One strategy that companies are using to capitalize on the experiences of expats is to move them from country to country within a region such as Asia. “We have seen an increase in intra-Asia assignments in the last few years,” says Cheryl Crammer, who helps administer the expat program at Air Products & Chemicals.
Mark M. Kijak spent two-and-a-half years in Taipei, Taiwan, as an engineering general manager for Air Products & Chemicals, but when his assignment concluded, instead of coming home, he was asked to serve as a project director for Air Products’ Shanghai office. “There were a number of local factors that created this immediate need for an expat manager,” he says, noting that as business was slowing in Taiwan, growth in China was accelerating. “I was asked by the senior engineering leadership to take the assignment.” His wife, Michele, accompanied him through an Air Products program to keep expat spouses together. She worked as a business development manager in Taipei and then as a supply chain process and productivity manager in Shanghai.
Kijak says that a year before he was to return to the U.S., Air Products helped him explore various opportunities within the company that fit his interests and experience. He returned to the U.S. this past May to assume the position of global procurement manager. He is responsible for managing the procurement of capital equipment in the U.S., U.K., and Asia. Michele has also found a new position as a microbulk project manager at Air Products.

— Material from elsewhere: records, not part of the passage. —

**config.mk**
```make
export PLATFORM = sky130hd
export DESIGN_NAME = ptpts_device_flat
export DESIGN_NICKNAME = d
export VERILOG_FILES = /design/src/common/ptpts_pkg.sv /design/src/common/ptpts_if.sv /design/src/core/ptpts_device.sv /design/src/flat_wrapper.sv
export SDC_FILE = /design/constraint.sdc
export NUM_CORES = 1
export LEC_CHECK = 0
export ABC_AREA = 1
export BUFFER_PORTS_ARGS = -buffer_cell sky130_fd_sc_hd__buf_2
export CAP_MARGIN = 20
export CORE_AREA = 2 2 225 227
export CTS_CLUSTER_DIAMETER = 60
export DETAILED_ROUTE_END_ITERATION = 10
export DIE_AREA = 0 0 227 229
export GPL_ROUTABILITY_DRIVEN = 0
export SLEW_MARGIN = 15
export SYNTH_ARGS = -nofsm -noshare
export SYNTH_HDL_FRONTEND = slang
export SYNTH_SLANG_ARGS = --single-unit
```
**constraint.sdc**
```tcl
create_clock -name clk -period 1.6 [get_ports clk]
set_clock_uncertainty 0.15 [all_clocks]
set_input_delay 0.24 -clock clk [delete_from_list [all_inputs] [get_ports clk]]
set_output_delay 0.24 -clock clk [all_outputs]
set_load 0.005 [all_outputs]
```
**src/common/ptpts_pkg.sv**
```systemverilog
// Purpose: Shared constants and types for the packet timestamping block
// Assumes: One 10 MHz clock, 64-bit stream words, timer input in this clock domain
// Notes: Timestamp format is chosen here at build time
//
// Overview of operation
// RL1: Two-step supported; one-step returns a timestamp but never modifies frames
// RL2: Timestamp frames on transmit and receive paths
// RL3: Time-of-day: 48-bit seconds plus 32-bit nanoseconds
// RL4: Correction format: signed 64-bit scaled nanoseconds
// RL5: Timer source counts up, wraps at maximum
// RL6: Two-step timestamp always corrected to reference plane
// RL7: One-step correction set by latency adjust input
// RL8: Client gives command with every frame start
// RL9: Time-of-day: return full 80-bit timestamp
// RL10: Correction format: return 64 bits, upper zero
// RL11: One-step time-of-day insertion at command offset (not built: offset ignored, frame passes unchanged)
// RL12: One-step correction add and overwrite at offset (not built: frame passes unchanged)
// RL13: One-step frame types raw, UDP/IPv4, UDP/IPv6 (not built: no frame type parsing, frame passes unchanged)
// RL14: One-step UDP checksum incremental update (not built: checksum flag ignored)
// RL15: One-step FCS computed after all modifications
// RL16: Two-step accepts every time protocol frame type
// RL17: Two-step returns timestamp with command tag
// RL18: No operation: no timestamp, frame unchanged
// RL19: Client zeroes timestamp bytes for checksum
// RL20: Client keeps checksum-to-correction distance fixed
// RL21: Receive timestamps every frame, always active
// RL22: Receive keeps start-of-packet timestamps, 80-bit output
package ptpts_pkg;

	// ------------------------------------------------------------
	// Build options and widths
	// ------------------------------------------------------------
	localparam logic FMT_CORRECTION = 1'b0; // 0: time-of-day, 1: correction field
	localparam int DATA_W = 64;
	localparam int TS_W = 80;
	localparam int SEC_W = 48;
	localparam int NS_W = 32;
	localparam int CF_W = 64;
	localparam int TAG_W = 16;
	localparam int OFS_W = 16;
	localparam int ADJ_W = 11;
	localparam int CF_FRAC_BITS = 16;

	// ------------------------------------------------------------
	// Timing constants
	// ------------------------------------------------------------
	localparam int CLK_PERIOD_NS = 100;
	localparam logic [NS_W-1:0] NS_PER_SEC = 32'h3B9A_CA00;
	// Fixed offset from two-step capture point to reference plane
	localparam int TWOSTEP_CORR_TIME_NS = 200;
	localparam logic [NS_W-1:0] TWOSTEP_CORR_NS = NS_W'(TWOSTEP_CORR_TIME_NS);
	localparam int TWOSTEP_CORR_CYC = (TWOSTEP_CORR_TIME_NS + CLK_PERIOD_NS - 1) / CLK_PERIOD_NS;
	localparam logic [ADJ_W-1:0] LAT_ADJ_RESET = 11'h000;

	// ------------------------------------------------------------
	// Command encodings
	// ------------------------------------------------------------
	typedef enum logic [1:0] {
		PTPTS_OP_NOP = 2'h0,
		PTPTS_OP_ONESTEP = 2'h1,
		PTPTS_OP_TWOSTEP = 2'h2,
		PTPTS_OP_RSVD = 2'h3
	} ptpts_op_t;

	localparam logic [TS_W-1:0] TS_RESET = 80'h0000_0000_0000_0000_0000;
	localparam logic [DATA_W-1:0] DATA_RESET = 64'h0000_0000_0000_0000;
	localparam logic [TAG_W-1:0] TAG_RESET = 16'h0000;

endpackage

```
**src/common/ptpts_if.sv**
```systemverilog
`timescale 1ns/1ps
// Purpose: System-side stream link between the timestamping device and client logic
// Assumes: Both ends on one clock; no back-pressure on this link
// Notes: Command fields are read only with the start-of-packet word
interface ptpts_if;
	// Transmit stream and per-frame command
	logic tx_valid;
	logic tx_sop;
	logic tx_eop;
	logic [ptpts_pkg::DATA_W-1:0] tx_data;
	ptpts_pkg::ptpts_op_t tx_op;
	logic [ptpts_pkg::TAG_W-1:0] tx_tag;
	logic [ptpts_pkg::OFS_W-1:0] tx_offset;
	logic tx_udp_upd;
	// Timestamp return for two-step and one-step frames
	logic ts_valid;
	logic [ptpts_pkg::TAG_W-1:0] ts_tag;
	logic [ptpts_pkg::TS_W-1:0] ts_value;
	// Receive stream with start-of-packet timestamp
	logic rx_ena;
	logic rx_sop;
	logic rx_eop;
	logic [ptpts_pkg::DATA_W-1:0] rx_data;
	logic [ptpts_pkg::TS_W-1:0] rx_ts;

	modport device (
		input tx_valid, tx_sop, tx_eop, tx_data, tx_op, tx_tag, tx_offset, tx_udp_upd,
		output ts_valid, ts_tag, ts_value,
		output rx_ena, rx_sop, rx_eop, rx_data, rx_ts
	);
	modport client (
		output tx_valid, tx_sop, tx_eop, tx_data, tx_op, tx_tag, tx_offset, tx_udp_upd,
		input ts_valid, ts_tag, ts_value,
		input rx_ena, rx_sop, rx_eop, rx_data, rx_ts
	);
endinterface

```
**src/core/ptpts_device.sv**
```systemverilog
`timescale 1ns/1ps
// Purpose: Egress and ingress packet timestamping beside an Ethernet MAC
// Assumes: Timer input is in this clock domain and advances on its own
// Notes: One-step commands return a timestamp but never edit the frame
module ptpts_device (
	input wire logic clk,
	input wire logic nrst,
	ptpts_if.device link,
	input wire logic [ptpts_pkg::TS_W-1:0] timer,
	input wire logic [ptpts_pkg::ADJ_W-1:0] lat_adjust,
	output logic line_tx_valid,
	output logic line_tx_sop,
	output logic line_tx_eop,
	output logic [ptpts_pkg::DATA_W-1:0] line_tx_data,
	output logic line_tx_err,
	input wire logic line_rx_ena,
	input wire logic line_rx_sop,
	input wire logic line_rx_eop,
	input wire logic [ptpts_pkg::DATA_W-1:0] line_rx_data
);

	typedef enum logic [1:0] {
		PTPTS_TX_IDLE = 2'b01,
		PTPTS_TX_FRAME = 2'b10
	} ptpts_txst_t;

	typedef struct packed {
		ptpts_txst_t tx_st;
		logic line_valid;
		logic line_sop;
		logic line_eop;
		logic [ptpts_pkg::DATA_W-1:0] line_data;
		logic line_err;
		logic ts_valid;
		logic [ptpts_pkg::TAG_W-1:0] ts_tag;
		logic [ptpts_pkg::TS_W-1:0] ts_value;
		logic rx_ena;
		logic rx_sop;
		logic rx_eop;
		logic [ptpts_pkg::DATA_W-1:0] rx_data;
		logic [ptpts_pkg::TS_W-1:0] rx_ts;
	} ptpts_dst_t;

	ptpts_dst_t s_q;
	ptpts_dst_t s_d;

	// ------------------------------------------------------------
	// Timestamp arithmetic
	// ------------------------------------------------------------
	// Adds a nanosecond correction in the build's format.
	// Time-of-day carries a nanosecond overflow into seconds; the
	// correction format adds scaled nanoseconds and wraps freely.
	function automatic logic [ptpts_pkg::TS_W-1:0] ts_add(
		input logic [ptpts_pkg::TS_W-1:0] t,
		input logic [ptpts_pkg::NS_W-1:0] corr
	);
		logic [ptpts_pkg::NS_W:0] ns_sum;
		logic [ptpts_pkg::SEC_W-1:0] sec;
		logic [ptpts_pkg::CF_W-1:0] cf;
		logic [ptpts_pkg::TS_W-1:0] r;
		ns_sum = {1'b0, t[ptpts_pkg::NS_W-1:0]} + {1'b0, corr};
		sec = t[ptpts_pkg::TS_W-1:ptpts_pkg::NS_W];
		cf = t[ptpts_pkg::CF_W-1:0] + {16'h0000, corr, 16'h0000};
		if (ptpts_pkg::FMT_CORRECTION) begin
			r = {16'h0000, cf}; // RL4 RL10
		end else begin
			if (ns_sum >= {1'b0, ptpts_pkg::NS_PER_SEC}) begin
				ns_sum = ns_sum - {1'b0, ptpts_pkg::NS_PER_SEC};
				sec = sec + 48'h0000_0000_0001;
			end
			r = {sec, ns_sum[ptpts_pkg::NS_W-1:0]}; // RL3 RL9
		end
		return r;
	endfunction

	// Timer view in the build's format, unused upper bits forced low
	logic [ptpts_pkg::TS_W-1:0] timer_fmt;
	assign timer_fmt = ptpts_pkg::FMT_CORRECTION ?
		{16'h0000, timer[ptpts_pkg::CF_W-1:0]} : timer; // RL3 RL4 RL5

	// Corrections for the two capture points
	logic [ptpts_pkg::TS_W-1:0] ts_twostep;
	logic [ptpts_pkg::TS_W-1:0] ts_onestep;
	assign ts_twostep = ts_add(timer_fmt, ptpts_pkg::TWOSTEP_CORR_NS); // RL6
	assign ts_onestep = ts_add(timer_fmt, {21'h00_0000, lat_adjust}); // RL7

	// Start word of a transmit frame, taken and stamped even inside a frame.
	// Offset and checksum flag of the command are never read: one-step
	// edits are not built, so those fields carry no meaning here and a
	// later release can pick them up without touching the link.
	logic tx_start;
	assign tx_start = link.tx_valid && link.tx_sop;

	// ------------------------------------------------------------
	// Next state
	// ------------------------------------------------------------
	always_comb begin
		s_d = s_q;

		// Transmit pass-through: frames leave unchanged in every mode,
		// so the FCS appended downstream always covers the final bytes.
		s_d.line_valid = link.tx_valid;
		s_d.line_sop = link.tx_valid & link.tx_sop;
		s_d.line_eop = link.tx_valid & link.tx_eop;
		s_d.line_data = link.tx_data; // RL18 RL15
		s_d.line_err = 1'b0;

		// Frame tracking flags a start inside a frame or data outside one
		case (s_q.tx_st)
			PTPTS_TX_IDLE: begin
				if (link.tx_valid && !link.tx_sop) begin
					s_d.line_err = 1'b1;
				end
				if (tx_start && !link.tx_eop) begin
					s_d.tx_st = PTPTS_TX_FRAME;
				end
			end
			PTPTS_TX_FRAME: begin
				if (tx_start) begin
					s_d.line_err = 1'b1;
				end
				if (link.tx_valid && link.tx_eop) begin
					s_d.tx_st = PTPTS_TX_IDLE;
				end
			end
			default: begin
				s_d.tx_st = PTPTS_TX_IDLE;
			end
		endcase

		// Timestamp capture on the start word, command read only there
		s_d.ts_valid = 1'b0;
		if (tx_start) begin
			case (link.tx_op)
				ptpts_pkg::PTPTS_OP_TWOSTEP: begin
					// Any frame type, no parsing of the payload
					s_d.ts_valid = 1'b1; // RL2 RL16
					s_d.ts_tag = link.tx_tag; // RL17
					s_d.ts_value = ts_twostep; // RL6 RL9 RL10
				end
				ptpts_pkg::PTPTS_OP_ONESTEP: begin
					// Insertion, correction add and checksum fix-up are not
					// built: offset and checksum flag are ignored and the
					// frame passes as is, only the timestamp comes back.
					s_d.ts_valid = 1'b1; // RL1 RL11 RL12 RL13 RL14
					s_d.ts_tag = link.tx_tag;
					s_d.ts_value = ts_onestep; // RL7 RL9 RL10
				end
				default: begin
					// No operation and the reserved code take no timestamp
					s_d.ts_valid = 1'b0; // RL18
				end
			endcase
		end

		// Receive: every frame stamped, no parsing, never disabled.
		// Stamp is kept only on start words and rides with that word.
		s_d.rx_ena = line_rx_ena; // RL21
		s_d.rx_sop = line_rx_ena & line_rx_sop;
		s_d.rx_eop = line_rx_ena & line_rx_eop;
		s_d.rx_data = line_rx_data;
		if (line_rx_ena && line_rx_sop) begin
			s_d.rx_ts = timer_fmt; // RL2 RL21 RL22
		end
	end

	// ------------------------------------------------------------
	// State register
	// ------------------------------------------------------------
	always_ff @(posedge clk or negedge nrst) begin
		if (!nrst) begin
			s_q.tx_st <= PTPTS_TX_IDLE;
			s_q.line_valid <= 1'b0;
			s_q.line_sop <= 1'b0;
			s_q.line_eop <= 1'b0;
			s_q.line_data <= ptpts_pkg::DATA_RESET;
			s_q.line_err <= 1'b0;
			s_q.ts_valid <= 1'b0;
			s_q.ts_tag <= ptpts_pkg::TAG_RESET;
			s_q.ts_value <= ptpts_pkg::TS_RESET;
			s_q.rx_ena <= 1'b0;
			s_q.rx_sop <= 1'b0;
			s_q.rx_eop <= 1'b0;
			s_q.rx_data <= ptpts_pkg::DATA_RESET;
			s_q.rx_ts <= ptpts_pkg::TS_RESET;
		end else begin
			s_q <= s_d;
		end
	end

	// ------------------------------------------------------------
	// Outputs, all straight from the state register
	// ------------------------------------------------------------
	assign line_tx_valid = s_q.line_valid;
	assign line_tx_sop = s_q.line_sop;
	assign line_tx_eop = s_q.line_eop;
	assign line_tx_data = s_q.line_data;
	assign line_tx_err = s_q.line_err;
	assign link.ts_valid = s_q.ts_valid;
	assign link.ts_tag = s_q.ts_tag;
	assign link.ts_value = s_q.ts_value;
	assign link.rx_ena = s_q.rx_ena;
	assign link.rx_sop = s_q.rx_sop;
	assign link.rx_eop = s_q.rx_eop;
	assign link.rx_data = s_q.rx_data;
	assign link.rx_ts = s_q.rx_ts;

endmodule

```
**src/flat_wrapper.sv**
```systemverilog
// flat-port wrapper written by rule: the top's interface ports become plain ports
module ptpts_device_flat 
  (clk, nrst, timer, lat_adjust, line_tx_valid, line_tx_sop, line_tx_eop, line_tx_data, line_tx_err, line_rx_ena, line_rx_sop, line_rx_eop, line_rx_data, link_tx_valid, link_tx_sop, link_tx_eop, link_tx_data, link_tx_op, link_tx_tag, link_tx_offset, link_tx_udp_upd, link_ts_valid, link_ts_tag, link_ts_value, link_rx_ena, link_rx_sop, link_rx_eop, link_rx_data, link_rx_ts);
  ptpts_if link_i ();
  input wire logic clk;
  input wire logic nrst;
  input wire logic [ptpts_pkg::TS_W-1:0] timer;
  input wire logic [ptpts_pkg::ADJ_W-1:0] lat_adjust;
  output logic line_tx_valid;
  output logic line_tx_sop;
  output logic line_tx_eop;
  output logic [ptpts_pkg::DATA_W-1:0] line_tx_data;
  output logic line_tx_err;
  input wire logic line_rx_ena;
  input wire logic line_rx_sop;
  input wire logic line_rx_eop;
  input wire logic [ptpts_pkg::DATA_W-1:0] line_rx_data;
  input wire logic [$bits(link_i.tx_valid)-1:0] link_tx_valid;
  input wire logic [$bits(link_i.tx_sop)-1:0] link_tx_sop;
  input wire logic [$bits(link_i.tx_eop)-1:0] link_tx_eop;
  input wire logic [$bits(link_i.tx_data)-1:0] link_tx_data;
  input wire logic [$bits(link_i.tx_op)-1:0] link_tx_op;
  input wire logic [$bits(link_i.tx_tag)-1:0] link_tx_tag;
  input wire logic [$bits(link_i.tx_offset)-1:0] link_tx_offset;
  input wire logic [$bits(link_i.tx_udp_upd)-1:0] link_tx_udp_upd;
  output wire logic [$bits(link_i.ts_valid)-1:0] link_ts_valid;
  output wire logic [$bits(link_i.ts_tag)-1:0] link_ts_tag;
  output wire logic [$bits(link_i.ts_value)-1:0] link_ts_value;
  output wire logic [$bits(link_i.rx_ena)-1:0] link_rx_ena;
  output wire logic [$bits(link_i.rx_sop)-1:0] link_rx_sop;
  output wire logic [$bits(link_i.rx_eop)-1:0] link_rx_eop;
  output wire logic [$bits(link_i.rx_data)-1:0] link_rx_data;
  output wire logic [$bits(link_i.rx_ts)-1:0] link_rx_ts;
  assign link_i.tx_valid = link_tx_valid;
  assign link_i.tx_sop = link_tx_sop;
  assign link_i.tx_eop = link_tx_eop;
  assign link_i.tx_data = link_tx_data;
  assign link_i.tx_op = link_tx_op;
  assign link_i.tx_tag = link_tx_tag;
  assign link_i.tx_offset = link_tx_offset;
  assign link_i.tx_udp_upd = link_tx_udp_upd;
  assign link_ts_valid = link_i.ts_valid;
  assign link_ts_tag = link_i.ts_tag;
  assign link_ts_value = link_i.ts_value;
  assign link_rx_ena = link_i.rx_ena;
  assign link_rx_sop = link_i.rx_sop;
  assign link_rx_eop = link_i.rx_eop;
  assign link_rx_data = link_i.rx_data;
  assign link_rx_ts = link_i.rx_ts;
  ptpts_device u_core (.clk(clk), .nrst(nrst), .link(link_i), .timer(timer), .lat_adjust(lat_adjust), .line_tx_valid(line_tx_valid), .line_tx_sop(line_tx_sop), .line_tx_eop(line_tx_eop), .line_tx_data(line_tx_data), .line_tx_err(line_tx_err), .line_rx_ena(line_rx_ena), .line_rx_sop(line_rx_sop), .line_rx_eop(line_rx_eop), .line_rx_data(line_rx_data));
endmodule
```
Word level (Yosys, flattened, before mapping):

Cells that the tools add are included.

* output and inout bits: 312
* word-level logic and storage cells: 55
* register bits after elaboration: 314

* mux-type cells: 13
* bitwise operators: 4
* reductions and logical operators: 11
* equal/unequal tests: 6
* $add $sub $neg: 5
* order comparisons: 2

Operators with widths (count)
* one-hot mux 96 bit (2 select lines): 1
* two-way mux 97 bit: 1
* two-way mux 48 bit: 2
* >= comparator 33 x 30 -> 1 bit (second input constant): 2
* two-way mux 32 bit: 2
* subtractor 32 x 30 -> 32 bit (second input constant): 2
* adder 48 x 1 -> 48 bit (second input constant): 1
* adder 32 x 11 -> 33 bit: 1
* adder 32 x 8 -> 33 bit (second input constant): 1
* logical AND 1 bit: 5
* bitwise AND 1 bit: 4
* equality test 2 x 1 -> 1 bit (second input constant): 2
* equality test 2 bit (second input constant): 2
* two-way mux 2 bit: 2
* != test 2 x 1 -> 1 bit (second input constant): 2
* one-hot mux 2 bit (2 select lines): 1
* AND reduction 2 bit: 2
* two-way mux 1 bit: 3
* logical NOT 1 bit: 2
* one-hot mux 1 bit (2 select lines): 1
* nonzero test 2 bit: 1
* OR reduction 2 bit: 1

Logic depth before layout (Yosys ltp):

Gate-level depths: netlist of the first run.

* word-level depth: 5
* depth in mapped cells: 25
* gate-level depth less buffers: 24

Least setup slack after synthesis of the first run:

Ideal clock, no wire load.

* path type: input to register
* start point: input timer[0] (netlist name)
* end point: register, netlist name u_core.link.ts_value[49]
* data arrival time: 2.872 ns
* slack: -1.539 ns
* library setup time: 0.117 ns
* data required time: 1.333 ns
* stages on the path: 22
* cell sequence: ha_1 fa_1 nand3_1 nand3_1 nand2_1 nand2_1 nand2_1 nand2_1 nand3_1 nand2_2 nor2_1 nand2_1 nor2_2 nand3_4 nand3_2 buf_6 buf_4 nand2_1 nand2_1 o21ai_1 nand2_1 nand2_1

* cells in the longest elaborated chain, start to end: 4

Ends and longest elaborated chain
* start, declared: RTL line flat_wrapper.sv:7 `input wire logic [ptpts_pkg::TS_W-1:0] timer;`
* adder 32 x 11 -> 33 bit / adder 32 x 8 -> 33 bit (equally long branches): RTL line ptpts_device.sv:61 `ns_sum = {1'b0, t[ptpts_pkg::NS_W-1:0]} + {1'b0, corr};`
* >= comparator 33 x 30 -> 1 bit: RTL line ptpts_device.sv:67 `if (ns_sum >= {1'b0, ptpts_pkg::NS_PER_SEC}) begin`
* two-way mux 48 bit: RTL line ptpts_device.sv:67
* one-hot mux 96 bit (2 select lines) (*): RTL line ptpts_device.sv:134 `case (link.tx_op)`

Every way passes the cells marked *; elsewhere a longest branch is shown, timed or not. The select of a mux whose other input is x is not followed.
A chain may end at the register's enable or synchronous reset.

Worst setup path after layout of the first run:

* start point: input timer[0] (netlist name)
* end point: register, netlist name u_core.link.ts_value[74]

* cells in the longest elaborated chain, start to end: 4

Ends and longest elaborated chain (RTL line)
* adder 32 x 11 -> 33 bit / adder 32 x 8 -> 33 bit (equally long branches): ptpts_device.sv:61
* >= comparator 33 x 30 -> 1 bit: ptpts_device.sv:67
* two-way mux 48 bit: ptpts_device.sv:67
* one-hot mux 96 bit (2 select lines) (*): ptpts_device.sv:134

Marks and branches as above.

==> results of run 1 <==
[registers in the layout (all words and copies together) (netlist names)]
register	count
u_core.line_tx_data	64
u_core.line_tx_eop	1
u_core.line_tx_err	1
u_core.line_tx_sop	1
u_core.line_tx_valid	1
u_core.link.rx_data	64
u_core.link.rx_ena	1
u_core.link.rx_eop	1
u_core.link.rx_sop	1
u_core.link.rx_ts	80
u_core.link.ts_tag	16
u_core.link.ts_valid	1
u_core.link.ts_value	80
u_core.s_q	2
[report_power, final]
part / switching (mW) / total (mW) / internal (mW)
clock: 3.81 / 9.34 / 5.53
combinational: 3.90 / 7.38 / 3.48
sequential: 0.628 / 9.60 / 8.98
total: 8.34 / 26.3 / 18.0
[path summary, 6_finish.rpt]
kind	slack [ns]	cells after the start	end
setup / recovery	-1.14	24	u_core.link.ts_value[74]
hold / removal	0.002	2	u_core.link.rx_ts[72]
min in group clk	0.02	4	u_core.link.rx_ts[37]
max in group asynchronous	0.65	4	u_core.line_tx_data[53]
setup reg to reg	0.16	5	u_core.s_q[312]
hold reg to reg	0.32	2	u_core.link.ts_value[42]
[stage by stage]
| stage | worst slack (ns) | instances | TNS, ns |
|---|---|---|---|
| 3_3_place_gp | -1.84 | 4051 | -127.44 |
| 2_1_floorplan | -1.20 | 2719 | -83.45 |
| 6_report | -1.14 | 4423 | -75.96 |
| 5_1_grt | -1.27 | 4422 | -84.03 |
| 4_1_cts | -1.04 | 4377 | -74.42 |
| 3_5_place_dp | -1.89 | 4051 | -131.56 |
[Yosys cell counts, types with 5 or more instances]
cell | n | area share, %
buf_2 | 14 | 0.36
nand3b_1 | 5 | 0.19
nand4_1 | 47 | 1.5
inv_2 | 10 | 0.19
inv_1 | 215 | 4.1
o21ai_1 | 42 | 1.1
dfrtp_1 | 313 | 40
xor2_1 | 68 | 3.0
nand2_2 | 7 | 0.22
nor3_1 | 27 | 0.69
nand3_1 | 156 | 4.0
nor2_2 | 8 | 0.25
buf_6 | 6 | 0.34
o21ai_0 | 90 | 2.3
nor2_4 | 7 | 0.40
clkbuf_1 | 49 | 0.93
a21oi_1 | 58 | 1.5
nor2_1 | 204 | 3.9
a31oi_1 | 7 | 0.22
ha_1 | 18 | 1.1
o211ai_1 | 39 | 1.5
buf_1 | 8 | 0.15
buf_4 | 314 | 12
nor4_1 | 9 | 0.29
nand2_1 | 965 | 18
[final cells by class]
| class | count | area share (%) |
|---|---|---|
| Sequential cell | 314 | 25.7 |
| Tap cell | 672 | 2.75 |
| Clock inverter | 22 | 0.790 |
| Antenna cell | 22 | 0.180 |
| Inverter | 228 | 2.82 |
| Clock buffer | 49 | 3.65 |
| Timing Repair Buffer | 1330 | 32.3 |
| Multi-Input combinational cell | 1786 | 31.8 |
[metal layers]
layer | vias to the layer above | wire length [um]
li1 | 10300 | -
met1 | 10200 | 30600
met2 | 954 | 39600
met3 | 269 | 5790
met4 | 2 | 5590
met5 | - | 13
[cell families (layout without fill, tap and decap cells)]
logic type	Yosys count	after routing	synth area share, %
AOI/OAI and AO/OA	245	245	6.90
xor gates and xnor gates	72	72	3.28
adders and majority gates	19	19	1.25
buffers and inverters	619	1629	18.1
DFF	314	314	39.9
other	0	22	0
and+or+nand+nor	1450	1450	30.5
[what timing repair did]
action | 4_1_cts | 5_1_grt
buffers inserted | 41 | 21
hold buffers | 206 | 0
gates resized for setup | 181 | 219
endpoints found under the hold margin | 526 | 0
cloned | 8 | 6
pin swaps | 58 | 90
endpoints found under the setup margin | 72 | 94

Opportunities for expats in China continue to look bright, especially in the drug industry (C&EN, Feb. 14, page 47). Paul Tempest, who moved to China in 2009 and is now executive director of integrated services for Chinese contract research organization ShangPharma, says many opportunities exist for midcareer medicinal chemists with strong leadership skills. “We’ve had a couple of openings here, and we’ve tried to hire some people, but in some situations it can be pretty difficult to convince people to come here,” he says, noting that family obligations remain a common barrier. “The ideal candidate is somebody that has maybe 10 to 15 years of experience in the U.S., has a sense of adventure, and is okay living outside their comfort zone.”
Because medicinal chemistry is relatively new in China, Tempest says, few local people are experienced enough for leadership positions. “What’s still missing and probably won’t be here for a while is the experience and the leadership,” he adds. “If you have experience leading projects and helping bench scientists get their work done, then that’s something that’s valuable here.”
As companies become more global, business travel between countries has become a way of life. “There are a tremendous number of opportunities,” Klein Hersh’s Miller says, but people need to focus on the professional development benefits of these assignments, rather than the perks.